(Saved entries)
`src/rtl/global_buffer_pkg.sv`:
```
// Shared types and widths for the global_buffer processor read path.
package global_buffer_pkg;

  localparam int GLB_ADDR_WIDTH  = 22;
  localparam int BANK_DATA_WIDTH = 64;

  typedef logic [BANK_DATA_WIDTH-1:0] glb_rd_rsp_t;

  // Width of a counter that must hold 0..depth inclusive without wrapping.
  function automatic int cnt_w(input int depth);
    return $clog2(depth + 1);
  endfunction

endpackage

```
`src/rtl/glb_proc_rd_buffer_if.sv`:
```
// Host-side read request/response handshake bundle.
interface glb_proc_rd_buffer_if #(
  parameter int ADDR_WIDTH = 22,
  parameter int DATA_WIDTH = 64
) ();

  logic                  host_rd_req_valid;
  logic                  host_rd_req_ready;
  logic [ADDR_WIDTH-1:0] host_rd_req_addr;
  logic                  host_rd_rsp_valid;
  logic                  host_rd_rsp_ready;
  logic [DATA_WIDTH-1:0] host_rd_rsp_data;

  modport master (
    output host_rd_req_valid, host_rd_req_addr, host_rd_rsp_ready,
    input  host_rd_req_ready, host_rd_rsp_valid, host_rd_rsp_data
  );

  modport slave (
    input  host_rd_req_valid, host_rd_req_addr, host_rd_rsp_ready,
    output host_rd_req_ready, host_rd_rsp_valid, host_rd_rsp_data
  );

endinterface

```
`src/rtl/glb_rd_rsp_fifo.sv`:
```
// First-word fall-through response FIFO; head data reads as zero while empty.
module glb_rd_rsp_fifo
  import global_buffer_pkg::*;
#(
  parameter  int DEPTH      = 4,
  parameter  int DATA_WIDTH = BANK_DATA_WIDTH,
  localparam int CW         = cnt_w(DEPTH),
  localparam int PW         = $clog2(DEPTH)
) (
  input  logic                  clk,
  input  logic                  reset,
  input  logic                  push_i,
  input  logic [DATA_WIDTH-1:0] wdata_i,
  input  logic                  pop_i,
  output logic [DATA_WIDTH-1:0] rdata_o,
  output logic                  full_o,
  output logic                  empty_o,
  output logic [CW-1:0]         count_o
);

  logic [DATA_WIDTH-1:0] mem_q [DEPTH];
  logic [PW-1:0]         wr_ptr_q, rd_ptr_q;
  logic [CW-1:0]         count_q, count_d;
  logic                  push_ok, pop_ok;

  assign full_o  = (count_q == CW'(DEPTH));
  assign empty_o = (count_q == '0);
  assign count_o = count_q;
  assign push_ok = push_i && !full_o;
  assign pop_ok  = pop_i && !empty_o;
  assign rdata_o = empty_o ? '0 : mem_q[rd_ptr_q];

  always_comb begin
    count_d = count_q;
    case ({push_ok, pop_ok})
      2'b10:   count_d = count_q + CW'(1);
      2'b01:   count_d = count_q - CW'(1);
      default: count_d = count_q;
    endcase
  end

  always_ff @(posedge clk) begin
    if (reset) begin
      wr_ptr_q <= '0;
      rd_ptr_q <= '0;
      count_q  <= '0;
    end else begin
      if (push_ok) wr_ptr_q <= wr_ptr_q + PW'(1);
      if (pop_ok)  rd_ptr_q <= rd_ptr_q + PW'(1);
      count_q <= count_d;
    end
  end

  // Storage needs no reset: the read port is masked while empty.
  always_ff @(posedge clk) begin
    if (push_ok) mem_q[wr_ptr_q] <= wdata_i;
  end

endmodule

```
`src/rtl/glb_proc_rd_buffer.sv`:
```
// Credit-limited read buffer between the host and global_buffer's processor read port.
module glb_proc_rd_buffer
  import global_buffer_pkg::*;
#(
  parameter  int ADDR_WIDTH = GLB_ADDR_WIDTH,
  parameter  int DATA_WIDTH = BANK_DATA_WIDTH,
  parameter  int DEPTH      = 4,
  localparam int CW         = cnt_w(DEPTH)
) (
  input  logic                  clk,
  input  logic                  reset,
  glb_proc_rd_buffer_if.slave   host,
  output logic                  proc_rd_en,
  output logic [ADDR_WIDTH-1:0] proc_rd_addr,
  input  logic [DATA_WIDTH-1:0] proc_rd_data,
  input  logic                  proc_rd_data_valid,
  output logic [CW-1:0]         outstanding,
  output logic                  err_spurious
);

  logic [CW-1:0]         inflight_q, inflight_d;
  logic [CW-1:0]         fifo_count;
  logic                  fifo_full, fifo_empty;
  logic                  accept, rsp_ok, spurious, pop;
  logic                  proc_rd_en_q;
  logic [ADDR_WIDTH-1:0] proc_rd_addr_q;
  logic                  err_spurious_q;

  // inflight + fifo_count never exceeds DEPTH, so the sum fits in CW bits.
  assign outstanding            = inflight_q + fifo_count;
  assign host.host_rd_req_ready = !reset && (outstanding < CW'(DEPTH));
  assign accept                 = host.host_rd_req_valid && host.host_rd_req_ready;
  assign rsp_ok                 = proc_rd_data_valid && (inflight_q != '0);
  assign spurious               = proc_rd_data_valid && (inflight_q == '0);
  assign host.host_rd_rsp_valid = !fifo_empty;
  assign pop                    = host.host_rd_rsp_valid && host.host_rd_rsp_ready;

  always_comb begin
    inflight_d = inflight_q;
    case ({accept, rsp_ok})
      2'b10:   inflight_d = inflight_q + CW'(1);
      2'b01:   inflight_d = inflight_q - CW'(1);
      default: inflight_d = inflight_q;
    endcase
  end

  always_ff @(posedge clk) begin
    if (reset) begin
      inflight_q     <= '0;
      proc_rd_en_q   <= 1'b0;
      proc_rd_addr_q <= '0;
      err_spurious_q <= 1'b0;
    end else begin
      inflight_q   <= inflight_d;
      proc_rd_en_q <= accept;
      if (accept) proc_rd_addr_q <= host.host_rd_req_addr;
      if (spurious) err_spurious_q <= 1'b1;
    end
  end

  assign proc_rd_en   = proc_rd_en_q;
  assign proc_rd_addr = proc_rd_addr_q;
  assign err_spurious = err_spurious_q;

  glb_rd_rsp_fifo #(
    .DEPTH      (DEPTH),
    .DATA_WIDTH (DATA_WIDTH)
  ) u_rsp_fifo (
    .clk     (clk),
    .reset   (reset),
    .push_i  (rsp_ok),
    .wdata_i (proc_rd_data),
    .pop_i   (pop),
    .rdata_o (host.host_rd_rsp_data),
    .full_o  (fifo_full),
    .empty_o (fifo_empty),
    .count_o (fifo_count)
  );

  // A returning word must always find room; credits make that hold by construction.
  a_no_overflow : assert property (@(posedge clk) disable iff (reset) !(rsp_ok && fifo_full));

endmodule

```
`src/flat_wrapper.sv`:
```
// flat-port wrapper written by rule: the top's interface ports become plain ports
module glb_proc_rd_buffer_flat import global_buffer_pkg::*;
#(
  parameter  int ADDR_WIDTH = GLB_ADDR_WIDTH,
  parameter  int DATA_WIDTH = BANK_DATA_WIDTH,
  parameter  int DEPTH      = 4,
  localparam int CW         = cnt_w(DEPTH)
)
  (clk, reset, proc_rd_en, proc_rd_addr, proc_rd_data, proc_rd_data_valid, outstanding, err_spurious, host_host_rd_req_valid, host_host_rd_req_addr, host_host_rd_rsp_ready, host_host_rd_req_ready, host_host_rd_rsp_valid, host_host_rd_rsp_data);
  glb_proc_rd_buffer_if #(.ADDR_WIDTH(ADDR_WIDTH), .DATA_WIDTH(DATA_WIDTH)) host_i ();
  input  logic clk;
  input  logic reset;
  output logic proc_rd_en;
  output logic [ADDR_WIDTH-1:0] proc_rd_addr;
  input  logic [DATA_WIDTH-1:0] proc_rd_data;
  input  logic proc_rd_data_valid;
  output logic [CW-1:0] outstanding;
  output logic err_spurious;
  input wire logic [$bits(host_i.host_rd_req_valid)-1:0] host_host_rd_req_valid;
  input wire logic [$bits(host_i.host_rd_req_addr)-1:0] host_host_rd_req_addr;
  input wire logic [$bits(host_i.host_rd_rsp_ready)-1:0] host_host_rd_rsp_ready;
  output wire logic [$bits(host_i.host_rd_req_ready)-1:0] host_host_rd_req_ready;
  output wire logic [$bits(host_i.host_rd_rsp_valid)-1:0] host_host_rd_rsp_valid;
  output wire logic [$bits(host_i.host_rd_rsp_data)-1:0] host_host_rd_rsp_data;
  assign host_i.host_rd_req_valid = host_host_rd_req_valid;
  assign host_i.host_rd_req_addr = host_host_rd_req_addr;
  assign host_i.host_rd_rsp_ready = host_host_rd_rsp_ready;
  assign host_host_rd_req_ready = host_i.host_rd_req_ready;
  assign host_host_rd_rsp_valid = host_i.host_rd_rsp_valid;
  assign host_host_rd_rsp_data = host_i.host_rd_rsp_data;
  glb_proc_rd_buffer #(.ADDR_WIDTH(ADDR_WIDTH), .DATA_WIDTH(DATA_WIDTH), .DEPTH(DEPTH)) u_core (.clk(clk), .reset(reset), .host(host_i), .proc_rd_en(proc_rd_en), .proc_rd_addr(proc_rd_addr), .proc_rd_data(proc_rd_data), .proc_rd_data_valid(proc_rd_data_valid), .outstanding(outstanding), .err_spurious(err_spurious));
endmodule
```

==

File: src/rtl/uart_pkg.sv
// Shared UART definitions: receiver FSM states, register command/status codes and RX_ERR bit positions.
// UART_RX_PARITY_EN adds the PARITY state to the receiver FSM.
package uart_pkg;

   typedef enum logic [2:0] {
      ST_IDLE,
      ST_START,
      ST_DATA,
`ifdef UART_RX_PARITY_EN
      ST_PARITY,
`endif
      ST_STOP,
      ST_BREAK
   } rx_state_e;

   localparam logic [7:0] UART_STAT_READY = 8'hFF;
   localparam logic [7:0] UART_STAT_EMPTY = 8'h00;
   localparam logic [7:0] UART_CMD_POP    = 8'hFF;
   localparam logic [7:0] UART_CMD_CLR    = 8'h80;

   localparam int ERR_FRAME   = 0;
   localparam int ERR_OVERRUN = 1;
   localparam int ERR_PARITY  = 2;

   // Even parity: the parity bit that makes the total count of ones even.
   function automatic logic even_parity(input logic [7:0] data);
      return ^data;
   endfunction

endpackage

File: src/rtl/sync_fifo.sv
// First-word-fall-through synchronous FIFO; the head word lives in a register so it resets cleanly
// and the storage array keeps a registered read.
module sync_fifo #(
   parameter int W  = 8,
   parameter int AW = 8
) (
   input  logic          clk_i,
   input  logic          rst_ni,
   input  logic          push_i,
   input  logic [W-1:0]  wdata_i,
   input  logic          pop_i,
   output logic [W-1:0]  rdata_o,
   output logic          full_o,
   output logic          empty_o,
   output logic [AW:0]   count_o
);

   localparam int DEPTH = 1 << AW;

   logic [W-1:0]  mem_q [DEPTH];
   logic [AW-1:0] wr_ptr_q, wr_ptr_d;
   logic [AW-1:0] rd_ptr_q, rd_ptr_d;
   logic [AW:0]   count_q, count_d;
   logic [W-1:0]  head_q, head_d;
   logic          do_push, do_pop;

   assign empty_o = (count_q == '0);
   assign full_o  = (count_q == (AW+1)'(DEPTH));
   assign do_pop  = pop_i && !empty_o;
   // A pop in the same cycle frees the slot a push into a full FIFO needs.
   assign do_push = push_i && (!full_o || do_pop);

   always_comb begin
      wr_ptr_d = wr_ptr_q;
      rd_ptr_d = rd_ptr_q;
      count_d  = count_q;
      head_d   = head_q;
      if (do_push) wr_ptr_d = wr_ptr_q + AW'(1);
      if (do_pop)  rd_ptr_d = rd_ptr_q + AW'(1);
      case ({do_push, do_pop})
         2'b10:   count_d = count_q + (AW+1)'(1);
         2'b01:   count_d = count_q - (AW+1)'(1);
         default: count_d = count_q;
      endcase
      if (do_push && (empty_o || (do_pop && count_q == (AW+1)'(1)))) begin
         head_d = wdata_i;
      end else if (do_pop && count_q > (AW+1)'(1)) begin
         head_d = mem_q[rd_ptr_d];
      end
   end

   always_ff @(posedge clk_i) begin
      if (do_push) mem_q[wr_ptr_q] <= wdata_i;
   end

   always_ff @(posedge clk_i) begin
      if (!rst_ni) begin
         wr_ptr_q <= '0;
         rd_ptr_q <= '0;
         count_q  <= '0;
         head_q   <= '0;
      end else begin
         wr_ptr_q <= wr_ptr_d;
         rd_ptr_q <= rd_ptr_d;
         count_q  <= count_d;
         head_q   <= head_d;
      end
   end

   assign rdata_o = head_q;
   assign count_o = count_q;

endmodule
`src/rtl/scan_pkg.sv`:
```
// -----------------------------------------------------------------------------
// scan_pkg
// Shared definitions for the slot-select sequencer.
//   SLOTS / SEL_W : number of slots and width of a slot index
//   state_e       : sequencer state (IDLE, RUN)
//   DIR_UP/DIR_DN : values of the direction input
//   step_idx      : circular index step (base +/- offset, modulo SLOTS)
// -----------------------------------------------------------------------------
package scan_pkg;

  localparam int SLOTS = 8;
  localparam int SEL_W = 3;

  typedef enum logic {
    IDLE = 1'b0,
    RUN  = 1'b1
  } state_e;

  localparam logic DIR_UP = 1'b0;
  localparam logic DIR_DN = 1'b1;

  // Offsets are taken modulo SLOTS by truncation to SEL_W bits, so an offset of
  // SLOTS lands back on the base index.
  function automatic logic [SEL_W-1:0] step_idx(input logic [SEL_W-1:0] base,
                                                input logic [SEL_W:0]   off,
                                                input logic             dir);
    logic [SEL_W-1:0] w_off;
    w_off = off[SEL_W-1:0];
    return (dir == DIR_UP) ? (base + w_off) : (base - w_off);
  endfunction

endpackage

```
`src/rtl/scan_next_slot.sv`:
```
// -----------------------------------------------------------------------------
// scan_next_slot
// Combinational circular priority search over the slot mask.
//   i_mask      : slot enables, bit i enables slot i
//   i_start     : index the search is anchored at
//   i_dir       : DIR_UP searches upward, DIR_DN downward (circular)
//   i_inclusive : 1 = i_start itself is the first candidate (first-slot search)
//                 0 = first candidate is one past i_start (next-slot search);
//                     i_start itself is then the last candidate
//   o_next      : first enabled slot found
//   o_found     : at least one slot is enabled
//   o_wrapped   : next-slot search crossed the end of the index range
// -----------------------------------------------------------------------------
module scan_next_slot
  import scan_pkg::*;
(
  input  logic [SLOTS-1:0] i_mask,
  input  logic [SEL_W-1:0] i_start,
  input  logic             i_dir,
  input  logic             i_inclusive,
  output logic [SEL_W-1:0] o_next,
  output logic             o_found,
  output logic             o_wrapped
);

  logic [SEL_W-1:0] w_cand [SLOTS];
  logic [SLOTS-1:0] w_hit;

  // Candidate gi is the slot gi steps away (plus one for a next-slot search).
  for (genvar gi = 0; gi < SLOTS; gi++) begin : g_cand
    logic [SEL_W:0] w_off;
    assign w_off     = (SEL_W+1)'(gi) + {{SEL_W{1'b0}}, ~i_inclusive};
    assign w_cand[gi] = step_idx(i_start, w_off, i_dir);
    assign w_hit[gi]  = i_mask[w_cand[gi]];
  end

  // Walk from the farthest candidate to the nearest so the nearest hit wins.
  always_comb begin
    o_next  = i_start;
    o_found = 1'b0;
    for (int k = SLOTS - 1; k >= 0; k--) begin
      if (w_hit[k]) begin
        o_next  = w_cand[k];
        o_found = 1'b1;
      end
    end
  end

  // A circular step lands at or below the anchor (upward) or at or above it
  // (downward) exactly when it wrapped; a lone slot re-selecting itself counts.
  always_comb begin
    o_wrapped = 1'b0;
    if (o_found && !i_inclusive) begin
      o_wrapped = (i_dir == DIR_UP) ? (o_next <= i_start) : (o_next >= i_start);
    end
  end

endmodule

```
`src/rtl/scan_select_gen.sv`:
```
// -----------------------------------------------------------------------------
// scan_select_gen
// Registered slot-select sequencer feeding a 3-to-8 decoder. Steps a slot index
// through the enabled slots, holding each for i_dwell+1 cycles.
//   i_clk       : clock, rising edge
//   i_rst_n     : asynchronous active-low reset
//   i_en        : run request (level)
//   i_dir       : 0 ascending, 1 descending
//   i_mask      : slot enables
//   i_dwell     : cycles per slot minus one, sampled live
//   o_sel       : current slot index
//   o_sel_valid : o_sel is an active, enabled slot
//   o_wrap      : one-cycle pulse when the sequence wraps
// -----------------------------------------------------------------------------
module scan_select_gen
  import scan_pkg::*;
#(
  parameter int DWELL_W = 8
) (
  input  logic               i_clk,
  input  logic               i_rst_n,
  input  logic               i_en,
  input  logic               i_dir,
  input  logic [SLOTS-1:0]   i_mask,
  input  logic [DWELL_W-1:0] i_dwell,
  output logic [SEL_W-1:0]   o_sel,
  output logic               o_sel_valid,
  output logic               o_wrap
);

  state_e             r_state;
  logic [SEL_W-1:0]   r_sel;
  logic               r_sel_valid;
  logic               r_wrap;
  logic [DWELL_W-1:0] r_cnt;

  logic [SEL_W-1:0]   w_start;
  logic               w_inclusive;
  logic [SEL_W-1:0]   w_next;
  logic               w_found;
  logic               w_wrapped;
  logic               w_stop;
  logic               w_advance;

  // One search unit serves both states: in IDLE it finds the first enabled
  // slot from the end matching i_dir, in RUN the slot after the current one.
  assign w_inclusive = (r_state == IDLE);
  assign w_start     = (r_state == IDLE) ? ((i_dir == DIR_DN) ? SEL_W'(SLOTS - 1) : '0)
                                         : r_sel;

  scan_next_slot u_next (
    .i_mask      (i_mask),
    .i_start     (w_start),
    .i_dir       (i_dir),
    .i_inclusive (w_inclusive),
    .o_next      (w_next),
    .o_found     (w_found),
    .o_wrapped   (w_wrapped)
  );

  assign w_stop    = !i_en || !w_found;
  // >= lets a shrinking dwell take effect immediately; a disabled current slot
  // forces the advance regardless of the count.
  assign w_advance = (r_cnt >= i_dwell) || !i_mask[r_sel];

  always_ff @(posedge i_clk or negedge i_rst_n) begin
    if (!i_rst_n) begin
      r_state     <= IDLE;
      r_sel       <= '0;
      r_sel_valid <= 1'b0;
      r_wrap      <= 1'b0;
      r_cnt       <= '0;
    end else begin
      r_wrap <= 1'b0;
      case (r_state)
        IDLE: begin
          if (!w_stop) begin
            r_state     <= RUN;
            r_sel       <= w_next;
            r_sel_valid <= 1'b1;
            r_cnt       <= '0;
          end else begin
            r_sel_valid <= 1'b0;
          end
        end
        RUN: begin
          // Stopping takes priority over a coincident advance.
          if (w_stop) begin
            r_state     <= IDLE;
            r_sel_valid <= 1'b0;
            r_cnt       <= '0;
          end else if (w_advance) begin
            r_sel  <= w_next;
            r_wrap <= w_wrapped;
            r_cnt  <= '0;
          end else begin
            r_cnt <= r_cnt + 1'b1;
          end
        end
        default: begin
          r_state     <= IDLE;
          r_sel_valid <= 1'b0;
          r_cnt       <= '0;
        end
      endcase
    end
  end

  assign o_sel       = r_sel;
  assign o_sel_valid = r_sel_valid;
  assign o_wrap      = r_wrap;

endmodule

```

Your task: In the entries above, find every line with the word "response" and list it.

Answer box:
// Host-side read request/response handshake bundle.
// First-word fall-through response FIFO; head data reads as zero while empty.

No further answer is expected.